RELEASE OF CALCIUM FROM GUINEA-PIG CARDIAC SARCOPLASMIC-RETICULUM INDUCED BY SODIUM-CALCIUM EXCHANGE

Objective: Depolarisation-induced Na+ influx through tetrodotoxin sensitive Na+ channels causes a rapid increase in intracellular Ca2+ concentration ([Ca2+](i)). The Na+ current (I-Na) induced [Ca2+](i) transients: (a) occur after blocking sarcolemmal Ca2+ channels with nisoldipine or D-600, (b) are inhibited by ryanodine, and (c) are dependent upon extracellular Ca2+. Thus the I-Na induced [Ca2+](i) transients arise from sarcoplasmic reticular Ca2+ release triggered by Ca2+ entering the myocyte, following a transient rise in intracellular Na+ ([Na+](i)), via a pathway distinct from sarcolemmal Ca2+ channels. Reverse mode Na+-Ca2+ exchange could provide such a pathway for Ca2+ entry. The aim of this study was to ascertain directly whether Na+-Ca2+ exchange mediates the I-Na induced release of Ca2+ from sarcoplasmic reticulum. Methods: Whole cell voltage and current clamped guinea pig ventricular myocytes dialysed with indo-1 were used; Ca2+ transients elicited upon activation of I-Na before and after inhibiting the exchanger were measured. Results: Following conditioning protocols to load Ca2+ stores, activation of I-Na during a test pulse to -50 mV from a holding potential of -80 mV elicited [Ca2+](i) transients in caesium loaded myocytes superfused with solutions containing 2.5 mM Ca2+ and 5 mu M nisoldipine.
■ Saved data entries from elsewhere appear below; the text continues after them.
File: config.mk
export PLATFORM = sky130hd
export DESIGN_NAME = exe_sideop_sequencer_flat
export DESIGN_NICKNAME = d
export VERILOG_FILES = /design/src/rtl/exe_sideop_sequencer_if.sv /design/src/rtl/exe_sideop_sequencer.sv /design/src/flat_wrapper.sv
export SDC_FILE = /design/constraint.sdc
export NUM_CORES = 1
export LEC_CHECK = 0
export BUFFER_PORTS_ARGS = -buffer_cell sky130_fd_sc_hd__buf_2
export CAP_MARGIN = 20
export CELL_PAD_IN_SITES_DETAIL_PLACEMENT = 0
export CELL_PAD_IN_SITES_GLOBAL_PLACEMENT = 2
export CORE_AREA = 4 4 110 91
export CTS_CLUSTER_DIAMETER = 30
export DETAILED_ROUTE_END_ITERATION = 8
export DIE_AREA = 0 0 114 95
export PLACE_DENSITY_LB_ADDON = 0.3
export SYNTH_ARGS = -nofsm -noshare
export SYNTH_HDL_FRONTEND = slang
export SYNTH_SLANG_ARGS = --single-unit
File: constraint.sdc
create_clock -name clk -period 6.1 [get_ports clk]
set_input_delay 0.305 -clock clk [delete_from_list [all_inputs] [get_ports clk]]
set_output_delay 0.305 -clock clk [all_outputs]
set_load 0.02 [all_outputs]
File: src/rtl/exe_sideop_sequencer_if.sv
// Downstream side-effect ports of the execute stage: one TLB port and one
// cache-maintenance port, each a level request held until a completion ack.
interface exe_sideop_sequencer_if;
    logic        tlb_req;
    logic        tlb_flush;
    logic [31:0] tlb_address;
    logic        tlb_rw;
    logic        tlb_ack;
    logic        tlb_page_fault;
    logic        cache_req;
    logic [1:0]  cache_op;
    logic        cache_ack;

    modport master (
        output tlb_req, tlb_flush, tlb_address, tlb_rw,
        input  tlb_ack, tlb_page_fault,
        output cache_req, cache_op,
        input  cache_ack
    );

    modport slave (
        input  tlb_req, tlb_flush, tlb_address, tlb_rw,
        output tlb_ack, tlb_page_fault,
        input  cache_req, cache_op,
        output cache_ack
    );
endinterface

File: src/rtl/exe_sideop_sequencer.sv
// Serialises execute's level-held side-effect requests into one TLB/cache
// req/ack transaction at a time and returns one-cycle done pulses.
module exe_sideop_sequencer (
    input  logic        clk,
    input  logic        rst,
    input  logic        exe_reset,
    input  logic        tlbcheck_do,
    input  logic [31:0] tlbcheck_address,
    input  logic        tlbcheck_rw,
    input  logic        tlbflushsingle_do,
    input  logic [31:0] tlbflushsingle_address,
    input  logic        invdcode_do,
    input  logic        invddata_do,
    input  logic        wbinvddata_do,
    output logic        tlbcheck_done,
    output logic        tlbcheck_page_fault,
    output logic        tlbflushsingle_done,
    output logic        invdcode_done,
    output logic        invddata_done,
    output logic        wbinvddata_done,
    output logic        busy,
    exe_sideop_sequencer_if.master bus
);

    typedef enum logic [2:0] {
        ST_IDLE       = 3'd0,
        ST_TLB_WAIT   = 3'd1,
        ST_CACHE_WAIT = 3'd2,
        ST_DONE       = 3'd3,
        ST_DRAIN      = 3'd4
    } state_t;

    localparam logic [2:0] OP_TLBCHECK = 3'd0;
    localparam logic [2:0] OP_TLBFLUSH = 3'd1;
    localparam logic [2:0] OP_WBINVD   = 3'd2;
    localparam logic [2:0] OP_INVDDATA = 3'd3;
    localparam logic [2:0] OP_INVDCODE = 3'd4;

    state_t      state_r;
    logic [2:0]  op_r;
    logic        abort_r;
    logic [4:0]  done_r;
    logic        fault_r;
    logic [2:0]  sel_op_s;
    logic        sel_valid_s;
    logic        sel_is_tlb_s;

    function automatic logic [1:0] cache_op_of(input logic [2:0] op);
        case (op)
            OP_INVDCODE: cache_op_of = 2'd0;
            OP_INVDDATA: cache_op_of = 2'd1;
            OP_WBINVD:   cache_op_of = 2'd2;
            default:     cache_op_of = 2'd0;
        endcase
    endfunction

    // Bit order: tlbcheck, tlbflushsingle, wbinvddata, invddata, invdcode.
    function automatic logic [4:0] done_onehot(input logic [2:0] op);
        case (op)
            OP_TLBCHECK: done_onehot = 5'b00001;
            OP_TLBFLUSH: done_onehot = 5'b00010;
            OP_WBINVD:   done_onehot = 5'b00100;
            OP_INVDDATA: done_onehot = 5'b01000;
            OP_INVDCODE: done_onehot = 5'b10000;
            default:     done_onehot = 5'b00000;
        endcase
    endfunction

    // Fixed-priority pick among the pending requests.
    always_comb begin
        sel_op_s    = OP_INVDCODE;
        sel_valid_s = tlbcheck_do | tlbflushsingle_do | wbinvddata_do |
                      invddata_do | invdcode_do;
        if (tlbcheck_do) begin
            sel_op_s = OP_TLBCHECK;
        end else if (tlbflushsingle_do) begin
            sel_op_s = OP_TLBFLUSH;
        end else if (wbinvddata_do) begin
            sel_op_s = OP_WBINVD;
        end else if (invddata_do) begin
            sel_op_s = OP_INVDDATA;
        end else begin
            sel_op_s = OP_INVDCODE;
        end
        sel_is_tlb_s = (sel_op_s == OP_TLBCHECK) || (sel_op_s == OP_TLBFLUSH);
    end

    // Transaction sequencer; all port outputs are registered here.
    always_ff @(posedge clk or posedge rst) begin
        if (rst) begin
            state_r         <= ST_IDLE;
            op_r            <= 3'd0;
            abort_r         <= 1'b0;
            done_r          <= 5'b00000;
            fault_r         <= 1'b0;
            bus.tlb_req     <= 1'b0;
            bus.tlb_flush   <= 1'b0;
            bus.tlb_address <= 32'd0;
            bus.tlb_rw      <= 1'b0;
            bus.cache_req   <= 1'b0;
            bus.cache_op    <= 2'd0;
        end else begin
            case (state_r)
                ST_IDLE: begin
                    if (!exe_reset && sel_valid_s) begin
                        op_r    <= sel_op_s;
                        abort_r <= 1'b0;
                        if (sel_is_tlb_s) begin
                            bus.tlb_req     <= 1'b1;
                            bus.tlb_flush   <= (sel_op_s == OP_TLBFLUSH);
                            bus.tlb_address <= (sel_op_s == OP_TLBCHECK) ?
                                               tlbcheck_address : tlbflushsingle_address;
                            bus.tlb_rw      <= (sel_op_s == OP_TLBCHECK) ? tlbcheck_rw : 1'b0;
                            state_r         <= ST_TLB_WAIT;
                        end else begin
                            bus.cache_req <= 1'b1;
                            bus.cache_op  <= cache_op_of(sel_op_s);
                            state_r       <= ST_CACHE_WAIT;
                        end
                    end else begin
                        state_r <= ST_IDLE;
                    end
                end
                ST_TLB_WAIT: begin
                    if (bus.tlb_ack) begin
                        bus.tlb_req <= 1'b0;
                        fault_r     <= bus.tlb_page_fault && (op_r == OP_TLBCHECK);
                        abort_r     <= 1'b0;
                        if (abort_r || exe_reset) begin
                            state_r <= ST_DRAIN;
                        end else begin
                            done_r  <= done_onehot(op_r);
                            state_r <= ST_DONE;
                        end
                    end else begin
                        abort_r <= abort_r | exe_reset;
                    end
                end
                ST_CACHE_WAIT: begin
                    if (bus.cache_ack) begin
                        bus.cache_req <= 1'b0;
                        abort_r       <= 1'b0;
                        if (abort_r || exe_reset) begin
                            state_r <= ST_DRAIN;
                        end else begin
                            done_r  <= done_onehot(op_r);
                            state_r <= ST_DONE;
                        end
                    end else begin
                        abort_r <= abort_r | exe_reset;
                    end
                end
                ST_DONE: begin
                    done_r  <= 5'b00000;
                    fault_r <= 1'b0;
                    state_r <= ST_IDLE;
                end
                ST_DRAIN: begin
                    fault_r <= 1'b0;
                    state_r <= ST_IDLE;
                end
                default: begin
                    done_r  <= 5'b00000;
                    abort_r <= 1'b0;
                    state_r <= ST_IDLE;
                end
            endcase
        end
    end

    // A flush arriving in the done cycle suppresses the pulse.
    assign tlbcheck_done       = done_r[0] & ~exe_reset;
    assign tlbflushsingle_done = done_r[1] & ~exe_reset;
    assign wbinvddata_done     = done_r[2] & ~exe_reset;
    assign invddata_done       = done_r[3] & ~exe_reset;
    assign invdcode_done       = done_r[4] & ~exe_reset;
    assign tlbcheck_page_fault = tlbcheck_done & fault_r;
    assign busy                = (state_r != ST_IDLE);

endmodule

File: src/flat_wrapper.sv
// flat-port wrapper written by rule: the top's interface ports become plain ports
module exe_sideop_sequencer_flat 
  (clk, rst, exe_reset, tlbcheck_do, tlbcheck_address, tlbcheck_rw, tlbflushsingle_do, tlbflushsingle_address, invdcode_do, invddata_do, wbinvddata_do, tlbcheck_done, tlbcheck_page_fault, tlbflushsingle_done, invdcode_done, invddata_done, wbinvddata_done, busy, bus_tlb_req, bus_tlb_flush, bus_tlb_address, bus_tlb_rw, bus_tlb_ack, bus_tlb_page_fault, bus_cache_req, bus_cache_op, bus_cache_ack);
  exe_sideop_sequencer_if bus_i ();
  input  logic clk;
  input  logic rst;
  input  logic exe_reset;
  input  logic tlbcheck_do;
  input  logic [31:0] tlbcheck_address;
  input  logic tlbcheck_rw;
  input  logic tlbflushsingle_do;
  input  logic [31:0] tlbflushsingle_address;
  input  logic invdcode_do;
  input  logic invddata_do;
  input  logic wbinvddata_do;
  output logic tlbcheck_done;
  output logic tlbcheck_page_fault;
  output logic tlbflushsingle_done;
  output logic invdcode_done;
  output logic invddata_done;
  output logic wbinvddata_done;
  output logic busy;
  output wire logic [$bits(bus_i.tlb_req)-1:0] bus_tlb_req;
  output wire logic [$bits(bus_i.tlb_flush)-1:0] bus_tlb_flush;
  output wire logic [$bits(bus_i.tlb_address)-1:0] bus_tlb_address;
  output wire logic [$bits(bus_i.tlb_rw)-1:0] bus_tlb_rw;
  input wire logic [$bits(bus_i.tlb_ack)-1:0] bus_tlb_ack;
  input wire logic [$bits(bus_i.tlb_page_fault)-1:0] bus_tlb_page_fault;
  output wire logic [$bits(bus_i.cache_req)-1:0] bus_cache_req;
  output wire logic [$bits(bus_i.cache_op)-1:0] bus_cache_op;
  input wire logic [$bits(bus_i.cache_ack)-1:0] bus_cache_ack;
  assign bus_tlb_req = bus_i.tlb_req;
  assign bus_tlb_flush = bus_i.tlb_flush;
  assign bus_tlb_address = bus_i.tlb_address;
  assign bus_tlb_rw = bus_i.tlb_rw;
  assign bus_i.tlb_ack = bus_tlb_ack;
  assign bus_i.tlb_page_fault = bus_tlb_page_fault;
  assign bus_cache_req = bus_i.cache_req;
  assign bus_cache_op = bus_i.cache_op;
  assign bus_i.cache_ack = bus_cache_ack;
  exe_sideop_sequencer u_core (.clk(clk), .rst(rst), .exe_reset(exe_reset), .tlbcheck_do(tlbcheck_do), .tlbcheck_address(tlbcheck_address), .tlbcheck_rw(tlbcheck_rw), .tlbflushsingle_do(tlbflushsingle_do), .tlbflushsingle_address(tlbflushsingle_address), .invdcode_do(invdcode_do), .invddata_do(invddata_do), .wbinvddata_do(wbinvddata_do), .tlbcheck_done(tlbcheck_done), .tlbcheck_page_fault(tlbcheck_page_fault), .tlbflushsingle_done(tlbflushsingle_done), .invdcode_done(invdcode_done), .invddata_done(invddata_done), .wbinvddata_done(wbinvddata_done), .busy(busy), .bus(bus_i));
endmodule
Yosys cells after proc, flatten, opt, wreduce, memory -nomap -nowiden
Cells that the tools add are included.
{"block": "word_totals", "ff_bits": 51, "latch_bits": 0, "mem_bits_rw": 0, "mem_bits_ro": 0, "in_bits": 76, "output_inout_bits": 45, "mem_count": 0}
{"block": "classes", "add_sub_neg": 0, "multipliers": 0, "n_div": 0, "n_lt_le_gt_ge": 0, "eq_ne": 16, "n_shift": 0, "muxes": 32, "n_bitwise": 15, "n_reduce_logical": 23}
{"op": "$mux 32", "n": 1}
{"op": "$pmux 5 s5", "n": 1}
{"op": "$mux 3", "n": 7}
{"op": "$eq 3x2->1 const B", "n": 6}
{"op": "$mux 5", "n": 3}
{"op": "$pmux 5 s3", "n": 1}
{"op": "$mux 1", "n": 11}
{"op": "$eq 3x1->1 const B", "n": 3}
{"op": "$logic_not 3->1", "n": 3}
{"op": "$pmux 3 s3", "n": 1}
{"op": "$reduce_and 3->1", "n": 3}
{"op": "$reduce_and 2->1", "n": 4}
{"op": "$reduce_and 4->1", "n": 2}
{"op": "$and 1x1->1", "n": 6}
{"op": "$eq 3x3->1 const B", "n": 2}
{"op": "$ne 2x2->1 const B", "n": 3}
{"op": "$pmux 1 s2", "n": 3}
{"op": "$reduce_bool 2->1", "n": 3}
{"op": "$or 1x1->1", "n": 5}
{"op": "$mux 2", "n": 2}
{"op": "$ne 2x1->1 const B", "n": 2}
{"op": "$not 1->1", "n": 4}
{"op": "$pmux 1 s4", "n": 1}
{"op": "$pmux 2 s2", "n": 1}
{"op": "5 further kinds", "n": 8}

Logic depth before layout (Yosys ltp)
Gate-level depths: netlist (run 1).
{"block": "logic_depth", "ltp_word": 9, "ltp_mapped": 6}

Least setup slack after synthesis (run 1)
Ideal clock, no wire load.
{"block": "synth_path", "kind": "flip-flop to flip-flop", "start": "register u_core.state_r[2]", "end": "register u_core.bus.cache_op[0]", "setup_ns": 0.128, "arrival_ns": 1.848, "required_ns": 5.972, "path_slack_ns": 4.125, "path_stages_with_launch": 6, "path_buffers": 1, "path_cell_list": "dfrtp_1 buf_6 or4_4 or3_4 nor2_4 mux2_1"}
{"block": "synth_between", "elab_chain_cells": 2}
{"element": "start, declared", "line_no": "exe_sideop_sequencer.sv:39", "text": "state_t state_r;"}
{"element": "start signal, assigned", "line_no": "exe_sideop_sequencer.sv:91", "text": "state_r <= ST_IDLE;"}
{"element": "start signal, assigned", "line_no": "exe_sideop_sequencer.sv:114", "text": "state_r <= ST_TLB_WAIT;"}
{"element": "start signal, assigned", "line_no": "exe_sideop_sequencer.sv:118", "text": "state_r <= ST_CACHE_WAIT;"}
{"element": "$logic_not 3->1", "line_no": "exe_sideop_sequencer.sv:103", "text": "case (state_r)"}
{"element": "$reduce_and 3->1 (no line)"}
{"element": "end signal, assigned", "line_no": "exe_sideop_sequencer.sv:117", "text": "bus.cache_op <= cache_op_of(sel_op_s);"}
{"element": "end, declared", "line_no": "exe_sideop_sequencer_if.sv:17", "text": "output cache_req, cache_op,"}
Every way passes these cells.
A chain may end at the register's enable or synchronous reset.

Final worst setup path (run 1)
{"block": "layout_path", "start": "register u_core.state_r[0]", "end": "register u_core.done_r[2]"}
{"block": "layout_between", "elab_chain_cells": 4, "elab_cells_between_ends": 10}
{"element": "$eq 3x3->1 / $logic_not 3->1 (equally long branches)", "line_no": "exe_sideop_sequencer.sv:103"}
{"element": "$reduce_or 2->1 (no line)"}
{"element": "$not 1->1 (no line)"}
{"element": "$reduce_and 3->1 (no line)"}
{"element": "end signal, assigned", "line_no": "exe_sideop_sequencer.sv:132", "text": "done_r <= done_onehot(op_r);"}
{"element": "end signal, assigned", "line_no": "exe_sideop_sequencer.sv:146", "text": "done_r <= done_onehot(op_r);"}
{"element": "end, declared", "line_no": "exe_sideop_sequencer.sv:42", "text": "logic [4:0] done_r;"}
Several ways; a longest one is shown, not always the timed one.

==> summary.md, run 1 <==
| Metric | Value |
|---|---|
| WP data arrival | 2.40 ns |
| Final nets | 430 |
| Final Cycle Share | 0.358 |
| Max FO, Critical Path | 14 |
| Worst-Margin Slew | 0.690 ns |
| DRT Wirelength | 6290 um |
| Site row count | 31 |
| Top post-synthesis cells by area | dfrtp_1 52%, mux2i_1 13%, o21ai_1 7.0% |
| Worst Clk Skew | 0.00458 ns |
| Most frequent cells in the layout | 120 x buf_2, 51 x dfrtp_1, 36 x nand2_1 |
| Pleak | 1.73 nW |
| Final Critical Period | between 2 and 2.5 ns |
| Initial antenna violation count | 0 |
| Post-DP HPWL | 4810 um |
| Fraction of layout cells with a size suffix above 1 | 0.389 |
| Post-CTS sizing | 0 |
| Slowest CP cell | dfrtp_1 |
| Initial core utilization | 0.273 |
| Synth unique cells | 39 |
| Max cap viols | 0 |
| Diode count | 0 |
| Syn Std Cell Area | 2440 sq um |
| R2R depth | 4 |
| Routed length per instance | between 10 and 15 um |
| Via Count | 2,067 |
| Cells after Synth | around 240 |
| Area delta synth->final | 35.8% |
| Cell Chain, Critical Path | nor4bb_1 > a21oi_1 > nor4_1 > a32o_1 |
| Worst path depth | 4 |
| Synth Flop Type | dfrtp_1 |
| 1st-iter DRT viols | 38 |
| GP Congestion | 0.761 |
| DR vias/cell | about 4.4 |
| First-pass GRT wire length | 10,300 um |
| Clk slew on worst S/H paths | 0.07 ns |
| Synth top area share | 0.523 |
| Slew margin rel. | 0.536 |
| Number of CTS-inserted buffers | 5 |
| Async S/R FF share, synth | 1.00 |
| Clock Tree Buf Depth | 2 |
| Flops & latches, synth | 51 |
| Drt drc | 0 |
| Antenna-violating nets left | 0 |
| HP Class | in2async |
| Post-CTS Setup Bufs | 0 |
| Family with the most delay on the worst path | simple AND/OR/NAND/NOR gates |
| Buf/Inv on CP | 0 |
| Pwr dens | roughly 470 nW/um^2 |
| F_max | 0.458 GHz |
| # setup viols final | 0 |
| Sequential element share of the synthesized area | 0.523 |
| Startpoint types | flop |
| CP required | 6.32 ns |
| CTS Root Cell | clkbuf_16 |
| Worst vdd ir | 181 uV |
| Mapped Avg Cell Area | 10.2 sq um |
| CTS tree | built |
| GRT overflow | 0 |
| Critical Path Sink Type | flop |
| Largest net degree at the start of global routing | 58 |
| Mapped Nets | between 300 and 400 |
| H-tree Lvls | 2 |
| Crit Path Category | reg2reg |
| IO Pins | around 120 |
| Total Routing Usage GR | 0.119 |
| Final hold vios | 0 |
| Worst hold margin | 0.196 ns |
| Fin Setup TNS | 0 ns |
| Count of input and output buffers | between 100 and 150 |
| Status | complete, no violations |
| 1st-pass router iterations | 4 |
| Most common cell after layout, fill and taps aside | buf_2 |
| Cts hold-fix bufs | 0 |
| Die height | 95 um |
| RSZ-0062 raised after global routing | no |
| Pins Over Slew Limit | 0 |
| DIE WIDTH | about 110 um |
| Yosys warnings | 0 |
| Die ar. | 10,800 sq um |
| Clock Sinks | 51 |
| Area of the core | 8920 sq um |
| Vias in the first global route | ~2.1k |
| Clock Latency Late Sink | around 0.28 ns |
| EDFF count, synth | 0 |
| Max incr delay on CP | 0.60 ns |
| Synth area leader | dfrtp_1 |
metal layers:
metal / vias up / track usage / routed length, um
met2: 73 / 0.186 / 2820
li1: 1076 / - / -
met5: - / 0 / 0
met1: 916 / 0.155 / 2820
met3: 2 / 0.0468 / 615
met4: 0 / 0.0297 / 34
layout make-up:
cell class,instances,area (sq um)
sequential,51,1280
fill,944,5610
timing repair buffer,123,623
clock inverter,1,7.51
inverter,5,18.8
tap,115,144
clock buffer,7,153
multi-input combinational,168,1090
worst reg2reg max path, stage by stage, from the launching register on:
cell and delay (ns):
dfrtp_1 0.60, nor4bb_1 0.59, a21oi_1 0.14, nor4_1 0.55, a32o_1 0.26
through the flow:
stage | total power, mW | area [sq um] | util | std cells | setup slack [ns]
2_1_floorplan | 1.04 | 2440 | - | 239 | 4.12
3_3_place_gp | 1.28 | 3150 | 0.353 | 462 | 3.91
3_5_place_dp | 1.28 | 3150 | 0.353 | 462 | 3.85
4_1_cts | 1.58 | 3310 | 0.371 | 470 | 3.90
5_1_grt | 1.68 | 3310 | 0.371 | 470 | 3.72
6_report | 1.55 | 3310 | 0.371 | 470 | 3.92
Yosys cell counts (2+ instances only):
| cell type | count |
|---|---|
| or3_1 | 2 |
| a32o_1 | 5 |
| o21ai_1 | 34 |
| a21oi_1 | 10 |
| mux2_1 | 2 |
| buf_1 | 3 |
| nor2b_1 | 8 |
| mux2i_1 | 32 |
| a21o_1 | 2 |
| o21ai_0 | 6 |
| clkbuf_1 | 10 |
| inv_1 | 5 |
| dfrtp_1 | 51 |
| nor2_1 | 7 |
| nor3_1 | 3 |
| nand2_1 | 36 |
sequential cells by signal (all words and copies together), names as in the netlist:
name / flops
u_core.abort_r: 1
u_core.bus.cache_op: 2
u_core.bus.cache_req: 1
u_core.bus.tlb_address: 32
u_core.bus.tlb_flush: 1
u_core.bus.tlb_req: 1
u_core.bus.tlb_rw: 1
u_core.done_r: 5
u_core.fault_r: 1
u_core.op_r: 3
u_core.state_r: 3
path summary, 6_finish.rpt:
kind / endpoint / start / slack, ns
max in group asynchronous: u_core.bus.tlb_address[14]$_DFFE_PP0P_ / rst / 5.48
max reg2reg: u_core.done_r[2]$_DFFE_PP0P_ / u_core.state_r[0]$_DFFE_PP0P_ / 3.92
min in group clk: u_core.fault_r$_DFFE_PP0P_ / bus_tlb_page_fault / 0.27
max: u_core.done_r[2]$_DFFE_PP0P_ / u_core.state_r[0]$_DFFE_PP0P_ / 3.92
min: u_core.bus.tlb_address[23]$_DFFE_PP0P_ / rst / 0.20
min reg2reg: u_core.bus.tlb_address[10]$_DFFE_PP0P_ / u_core.bus.tlb_address[10]$_DFFE_PP0P_ / 0.48
where the power goes:
part	total (mW)	leakage, nW	internal (mW)	switching, mW
Combinational	0.658	1.01	0.248	0.409
Clock	0.292	0.0761	0.174	0.117
Sequential	0.600	0.644	0.490	0.110
kinds of logic after synthesis:
group                  share of synthesized area
multiplexers                               0.141
AND/OR/NAND/NOR                            0.149
AO/OA/AOI/OAI                              0.149
XOR/XNOR                                 0.00359
buffers and inverters                     0.0344
flip-flops                                 0.523
No activity file was read; power rests on OpenSTA's default activity.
When extracellular Na+ was replaced with equimolar lithium, which carries current through Na+ channels but does not readily substitute for Na+ on the Na+-Ca2+ exchanger, or when Ni2+ (5 mM) or dichlorobenzamil (10 mu M), which block the exchanger, were added to superfusion solutions, activation of I,, failed to elicit [Ca2+](i) transients. Lithium and Ni2+ also inhibited nisoldipine insensitive [Ca2+](i) transients elicited by action potentials, indicating that I-Na and Na+-Ca2+ exchange may play a role in excitation-contraction coupling under physiological conditions. Conclusions: Activation of I-Na appears to promote Ca2+ entry into cardiac cells by stimulation of reverse mode Na+-Ca2+ exchange, triggering Ca2+ release from the sarcoplasmic reticulum.